4200万世帯といわれるマス層のお金の悩みにアプローチ
日本金融サービス仲介業協会の代表理事会長を務める中村仁氏が、金融サービス仲介業という存在に興味を持ったのは、400Fという自らの会社において、新しいサービスとラインアップを拡げていきたいという思いがあったからだという。
400Fはフィンテック企業の「お金のデザイン」の100%子会社として2017年に設立された。この会社の株式を、中村氏自身がMBOですべて買い取り、2020年7月からは独立事業として経営を行っている。「400Fでは『お金の悩みを出会いで解決したい』をミッションとして活動しています。当社では、お金の相談をすることが不安な方に向けて、さまざまなアドバイスを行っています」。
特にメインサービスの「お金の健康診断」では、自社にお問い合わせがあった顧客を、150社ほどの保険代理店やIFAにつなぎ、一緒に問題解決を図っている。いわば「顧客とIFA等事業者との出会いのプラットフォーム」だが、400Fならではの顧客本位の工夫も施されている。
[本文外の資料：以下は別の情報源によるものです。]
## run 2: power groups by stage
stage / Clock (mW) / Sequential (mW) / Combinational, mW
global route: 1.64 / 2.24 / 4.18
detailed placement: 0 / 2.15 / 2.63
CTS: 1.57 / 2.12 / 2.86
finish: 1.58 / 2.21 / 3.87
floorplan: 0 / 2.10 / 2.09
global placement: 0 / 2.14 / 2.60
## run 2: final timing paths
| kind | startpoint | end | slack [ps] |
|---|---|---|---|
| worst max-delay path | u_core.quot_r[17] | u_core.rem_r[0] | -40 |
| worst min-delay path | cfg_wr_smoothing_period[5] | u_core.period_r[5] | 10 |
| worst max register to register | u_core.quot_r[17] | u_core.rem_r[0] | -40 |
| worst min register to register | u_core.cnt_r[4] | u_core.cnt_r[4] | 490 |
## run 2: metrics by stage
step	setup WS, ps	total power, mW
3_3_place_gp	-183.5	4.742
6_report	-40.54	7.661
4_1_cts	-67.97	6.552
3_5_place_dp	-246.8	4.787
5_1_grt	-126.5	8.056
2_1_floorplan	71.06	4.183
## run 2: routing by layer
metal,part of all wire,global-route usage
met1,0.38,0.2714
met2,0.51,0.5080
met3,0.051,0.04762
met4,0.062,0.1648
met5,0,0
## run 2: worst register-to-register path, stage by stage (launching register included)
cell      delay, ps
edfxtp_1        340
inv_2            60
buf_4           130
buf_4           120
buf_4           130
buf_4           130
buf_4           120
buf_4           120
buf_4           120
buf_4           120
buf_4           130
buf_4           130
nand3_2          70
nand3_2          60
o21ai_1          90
## src/hw/rtl/pcc_pkg.sv

```systemverilog
// Package for the PID controller with clamped integral term.
// Holds the configuration register map, the register bundle type and the field widths.
// Used by pcc_cfg_regs, pcc_core and pid_controller_clamped_integral.
package pcc_pkg;

  localparam int unsigned FracBits  = 12;
  localparam int unsigned GainW     = 18;
  localparam int unsigned LimitW    = 31;
  localparam int unsigned ErrW      = 16;
  localparam int unsigned DriveW    = 32;
  localparam int unsigned ApbDataW  = 32;
  localparam int unsigned ApbAddrW  = 4;

  // Register indexes; byte address is four times the index.
  typedef enum logic [1:0] {
    REG_KP_GAIN        = 2'd0,
    REG_KI_GAIN        = 2'd1,
    REG_KD_GAIN        = 2'd2,
    REG_INTEGRAL_LIMIT = 2'd3
  } pcc_reg_e;

  // Register contents as seen by the datapath.
  typedef struct packed {
    logic signed [GainW-1:0] kp_gain;
    logic signed [GainW-1:0] ki_gain;
    logic signed [GainW-1:0] kd_gain;
    logic [LimitW-1:0]       integral_limit;
  } pcc_cfg_t;

endpackage

```

## src/hw/rtl/pcc_cfg_regs.sv

```systemverilog
// APB register file for the PID controller: gains and integral limit.
// Depends on pcc_pkg for the register map and the register bundle type.
module pcc_cfg_regs (
  input  logic                              clk_i,
  input  logic                              rst_ni,
  input  logic                              psel,
  input  logic                              penable,
  input  logic                              pwrite,
  input  logic [pcc_pkg::ApbAddrW-1:0]      paddr,
  input  logic [pcc_pkg::ApbDataW-1:0]      pwdata,
  output logic [pcc_pkg::ApbDataW-1:0]      prdata,
  output logic                              pready,
  output pcc_pkg::pcc_cfg_t                 cfg_o
);
  import pcc_pkg::*;

  pcc_cfg_t cfg_q, cfg_d;
  pcc_reg_e reg_idx;
  logic     wr_en;

  // The word index comes from the upper address bits; byte offsets are ignored.
  assign reg_idx = pcc_reg_e'(paddr[3:2]);
  assign wr_en   = psel && penable && pwrite;
  assign pready  = 1'b1;

  // Next register values on a completed write transfer.
  always_comb begin
    cfg_d = cfg_q;
    if (wr_en) begin
      unique case (reg_idx)
        REG_KP_GAIN:        cfg_d.kp_gain        = pwdata[GainW-1:0];
        REG_KI_GAIN:        cfg_d.ki_gain        = pwdata[GainW-1:0];
        REG_KD_GAIN:        cfg_d.kd_gain        = pwdata[GainW-1:0];
        REG_INTEGRAL_LIMIT: cfg_d.integral_limit = pwdata[LimitW-1:0];
      endcase
    end
  end

  always_ff @(posedge clk_i or negedge rst_ni) begin
    if (!rst_ni) begin
      cfg_q <= '0;
    end else begin
      cfg_q <= cfg_d;
    end
  end

  // Read data: gains are sign-extended to the bus width.
  always_comb begin
    unique case (reg_idx)
      REG_KP_GAIN:        prdata = ApbDataW'(cfg_q.kp_gain);
      REG_KI_GAIN:        prdata = ApbDataW'(cfg_q.ki_gain);
      REG_KD_GAIN:        prdata = ApbDataW'(cfg_q.kd_gain);
      REG_INTEGRAL_LIMIT: prdata = ApbDataW'(cfg_q.integral_limit);
    endcase
  end

  assign cfg_o = cfg_q;

  // A write transfer lands in the addressed register on the next cycle.
  a_kp_write: assert property (@(posedge clk_i) disable iff (!rst_ni)
    (wr_en && reg_idx == REG_KP_GAIN) |=> cfg_q.kp_gain == $past(pwdata[GainW-1:0]))
    else $error("kp_gain write lost");
  a_limit_write: assert property (@(posedge clk_i) disable iff (!rst_ni)
    (wr_en && reg_idx == REG_INTEGRAL_LIMIT)
      |=> cfg_q.integral_limit == $past(pwdata[LimitW-1:0]))
    else $error("integral_limit write lost");
  a_no_write_hold: assert property (@(posedge clk_i) disable iff (!rst_ni)
    !wr_en |=> $stable(cfg_q))
    else $error("register changed without a write transfer");

endmodule

```

## src/hw/rtl/pcc_core.sv

```systemverilog
// PID arithmetic and controller state: three gain products, clamped integral, saturated sum.
// Depends on pcc_pkg for widths and the register bundle type.
module pcc_core (
  input  logic                              clk_i,
  input  logic                              rst_ni,
  input  pcc_pkg::pcc_cfg_t                 cfg_i,
  input  logic signed [pcc_pkg::ErrW-1:0]   error_sample_i,
  input  logic                              advance_i,
  output logic signed [pcc_pkg::DriveW-1:0] drive_value_o
);
  import pcc_pkg::*;

  localparam int unsigned NegW  = ErrW + 1;           // negated sample, holds +32768
  localparam int unsigned DiffW = NegW + 1;
  localparam int unsigned PW    = GainW + NegW;       // 35-bit products
  localparam int unsigned DW    = GainW + DiffW;      // 36-bit product
  localparam int unsigned PTW   = PW - FracBits;      // 23-bit terms
  localparam int unsigned DTW   = DW - FracBits;      // 24-bit term
  localparam int unsigned AccW  = DriveW + 1;
  localparam int unsigned SumW  = DriveW + 2;

  logic signed [NegW-1:0]   prev_err_q;
  logic signed [DriveW-1:0] integral_q, integral_d;
  logic                     started_q;

  logic signed [NegW-1:0]   neg_err;
  logic signed [DiffW-1:0]  err_diff;
  logic signed [PW-1:0]     p_prod, i_prod;
  logic signed [DW-1:0]     d_prod;
  logic signed [PTW-1:0]    p_term, i_add;
  logic signed [DTW-1:0]    d_term;
  logic signed [AccW-1:0]   acc, lim_pos, lim_neg, acc_clamped;
  logic signed [SumW-1:0]   sum;

  // Negate the sample and take the change since the previous one.
  assign neg_err  = -NegW'(error_sample_i);
  assign err_diff = DiffW'(neg_err) - DiffW'(prev_err_q);

  // Exact products, brought back to 12 fractional bits by flooring.
  assign p_prod = PW'(cfg_i.kp_gain) * PW'(neg_err);
  assign i_prod = PW'(cfg_i.ki_gain) * PW'(neg_err);
  assign d_prod = DW'(cfg_i.kd_gain) * DW'(err_diff);
  assign p_term = p_prod[PW-1:FracBits];
  assign i_add  = i_prod[PW-1:FracBits];
  assign d_term = started_q ? d_prod[DW-1:FracBits] : '0;

  // Integral accumulate and clamp; the first sample loads the increment as is.
  assign acc     = AccW'(integral_q) + AccW'(i_add);
  assign lim_pos = AccW'({1'b0, cfg_i.integral_limit});
  assign lim_neg = -lim_pos;

  always_comb begin
    priority if (acc > lim_pos) begin
      acc_clamped = lim_pos;
    end else if (acc < lim_neg) begin
      acc_clamped = lim_neg;
    end else begin
      acc_clamped = acc;
    end
    integral_d = started_q ? acc_clamped[DriveW-1:0] : DriveW'(i_add);
  end

  // Sum of the three terms, saturated to the output range.
  assign sum = SumW'(p_term) + SumW'(integral_d) + SumW'(d_term);

  always_comb begin
    priority if (sum > $signed(SumW'({1'b0, {(DriveW-1){1'b1}}}))) begin
      drive_value_o = {1'b0, {(DriveW-1){1'b1}}};
    end else if (sum < -$signed(SumW'({1'b1, {(DriveW-1){1'b0}}}))) begin
      drive_value_o = {1'b1, {(DriveW-1){1'b0}}};
    end else begin
      drive_value_o = sum[DriveW-1:0];
    end
  end

  // Controller state moves on with every sample that is processed.
  always_ff @(posedge clk_i or negedge rst_ni) begin
    if (!rst_ni) begin
      prev_err_q <= '0;
      integral_q <= '0;
      started_q  <= 1'b0;
    end else if (advance_i) begin
      prev_err_q <= neg_err;
      integral_q <= integral_d;
      started_q  <= 1'b1;
    end
  end

  // Once started, every accumulate leaves the integral within the limit.
  a_integral_bound: assert property (@(posedge clk_i) disable iff (!rst_ni)
    (advance_i && started_q) |=>
      (AccW'(integral_q) <= $signed(AccW'({1'b0, $past(cfg_i.integral_limit)})) &&
       AccW'(integral_q) >= -$signed(AccW'({1'b0, $past(cfg_i.integral_limit)}))))
    else $error("integral term outside its limit");
  a_started_sticky: assert property (@(posedge clk_i) disable iff (!rst_ni)
    started_q |=> started_q)
    else $error("started flag dropped");
  a_first_sample: assert property (@(posedge clk_i) disable iff (!rst_ni)
    (advance_i && !started_q) |=> started_q && integral_q == DriveW'($past(i_add)))
    else $error("first sample did not load the integral increment");
  a_state_hold: assert property (@(posedge clk_i) disable iff (!rst_ni)
    !advance_i |=> ($stable(integral_q) && $stable(prev_err_q)))
    else $error("state changed without a processed sample");

endmodule

```

## src/hw/rtl/pid_controller_clamped_integral.sv

```systemverilog
// Top level of the PID controller with clamped integral: input register, core, result register.
// Depends on pcc_pkg, pcc_cfg_regs and pcc_core.
//
//   channel   direction  width  contents
//   s_axis    in         16     error_sample (signed, 12 fractional bits)
//   m_axis    out        32     drive_value (signed, 12 fractional bits, saturated)
//   apb       in/out     32     kp_gain 0x0, ki_gain 0x4, kd_gain 0x8, integral_limit 0xC
//
// One sample per cycle while results are taken; each passes the input and result registers.
// The arithmetic is one pass between the input register and the result register.
// Reset clears the gains, the limit, the integral, the previous error and both valid flags.
// A stalled result holds in the result register; the input register still takes a sample
// in the same cycle as the result is taken, so full rate is kept under a steady tready.
module pid_controller_clamped_integral (
  input  logic                            clk_i,
  input  logic                            rst_ni,
  // Sample input.
  input  logic                            s_axis_tvalid,
  output logic                            s_axis_tready,
  input  logic [pcc_pkg::ErrW-1:0]        s_axis_tdata,   // [15:0] error_sample
  // Result output.
  output logic                            m_axis_tvalid,
  input  logic                            m_axis_tready,
  output logic [pcc_pkg::DriveW-1:0]      m_axis_tdata,   // [31:0] drive_value
  // Configuration.
  input  logic                            psel,
  input  logic                            penable,
  input  logic                            pwrite,
  input  logic [pcc_pkg::ApbAddrW-1:0]    paddr,
  input  logic [pcc_pkg::ApbDataW-1:0]    pwdata,
  output logic [pcc_pkg::ApbDataW-1:0]    prdata,
  output logic                            pready
);
  import pcc_pkg::*;

  pcc_cfg_t                 cfg;
  logic                     in_valid_q;
  logic signed [ErrW-1:0]   in_data_q;
  logic                     out_valid_q;
  logic [DriveW-1:0]        out_data_q;
  logic signed [DriveW-1:0] drive_value;
  logic                     advance;

  pcc_cfg_regs u_regs (
    .clk_i   (clk_i),
    .rst_ni  (rst_ni),
    .psel    (psel),
    .penable (penable),
    .pwrite  (pwrite),
    .paddr   (paddr),
    .pwdata  (pwdata),
    .prdata  (prdata),
    .pready  (pready),
    .cfg_o   (cfg)
  );

  // The held sample is processed when the result register is free or being emptied.
  assign advance       = in_valid_q && (!out_valid_q || m_axis_tready);
  assign s_axis_tready = !in_valid_q || advance;

  pcc_core u_core (
    .clk_i          (clk_i),
    .rst_ni         (rst_ni),
    .cfg_i          (cfg),
    .error_sample_i (in_data_q),
    .advance_i      (advance),
    .drive_value_o  (drive_value)
  );

  // Input register.
  always_ff @(posedge clk_i or negedge rst_ni) begin
    if (!rst_ni) begin
      in_valid_q <= 1'b0;
    end else if (s_axis_tready) begin
      in_valid_q <= s_axis_tvalid;
    end
  end

  always_ff @(posedge clk_i) begin
    if (s_axis_tready && s_axis_tvalid) begin
      in_data_q <= s_axis_tdata;
    end
  end

  // Result register.
  always_ff @(posedge clk_i or negedge rst_ni) begin
    if (!rst_ni) begin
      out_valid_q <= 1'b0;
    end else if (advance) begin
      out_valid_q <= 1'b1;
    end else if (m_axis_tready) begin
      out_valid_q <= 1'b0;
    end
  end

  always_ff @(posedge clk_i) begin
    if (advance) begin
      out_data_q <= drive_value;
    end
  end

  assign m_axis_tvalid = out_valid_q;
  assign m_axis_tdata  = out_data_q;

  // A processed sample always shows up as a result on the next cycle.
  a_result_follows: assert property (@(posedge clk_i) disable iff (!rst_ni)
    advance |=> m_axis_tvalid && m_axis_tdata == $past(drive_value))
    else $error("processed sample produced no result");
  a_ready_only_on_stall: assert property (@(posedge clk_i) disable iff (!rst_ni)
    !s_axis_tready |-> (in_valid_q && out_valid_q && !m_axis_tready))
    else $error("input stalled without a blocked result");
  a_held_sample: assert property (@(posedge clk_i) disable iff (!rst_ni)
    (in_valid_q && !advance) |=> in_valid_q && $stable(in_data_q))
    else $error("waiting sample lost");

endmodule
```
===== config.mk =====
export PLATFORM = sky130hd
export DESIGN_NAME = skte_cell
export DESIGN_NICKNAME = d
export VERILOG_FILES = /design/src/rtl/core/skte_pkg.sv /design/src/rtl/core/skte_cell.sv
export SDC_FILE = /design/constraint.sdc
export NUM_CORES = 1
export LEC_CHECK = 0
export ABC_AREA = 0
export BUFFER_PORTS_ARGS = -buffer_cell sky130_fd_sc_hd__buf_2
export CAP_MARGIN = 20
export CORE_AREA = 3 3 204 206
export DETAILED_ROUTE_END_ITERATION = 10
export DIE_AREA = 0 0 207 209
export PLACE_DENSITY = 0.55
export SLEW_MARGIN = 10
export SYNTH_ARGS = -nofsm -noshare
export SYNTH_HDL_FRONTEND = slang
export SYNTH_SLANG_ARGS = --single-unit

===== constraint.sdc =====
create_clock -name clk -period 4.3 [get_ports clk]
set_input_delay 0.86 -clock clk [delete_from_list [all_inputs] [get_ports clk]]
set_output_delay 0.86 -clock clk [all_outputs]
set_load 0.01 [all_outputs]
「考えてみると、今まで金融セールスにおいて、お客さまの側から担当者を選ぶということはできませんでした。保険も証券も営業担当者がお客さまを訪問し、その方と話をすることが一般的です。言い換えると、お客さまから担当者を指名することができない仕組みになっています」と中村氏は話す。
このため、営業担当者の知識レベルや取扱商品によっては、顧客に対するアドバイスレベルが全く異なってしまうケースも少なくない。この理不尽さを解決して、「顧客に選択権を持たせて意思決定してもらう」ことが、「お金の健康診断」の狙いと言っていいだろう。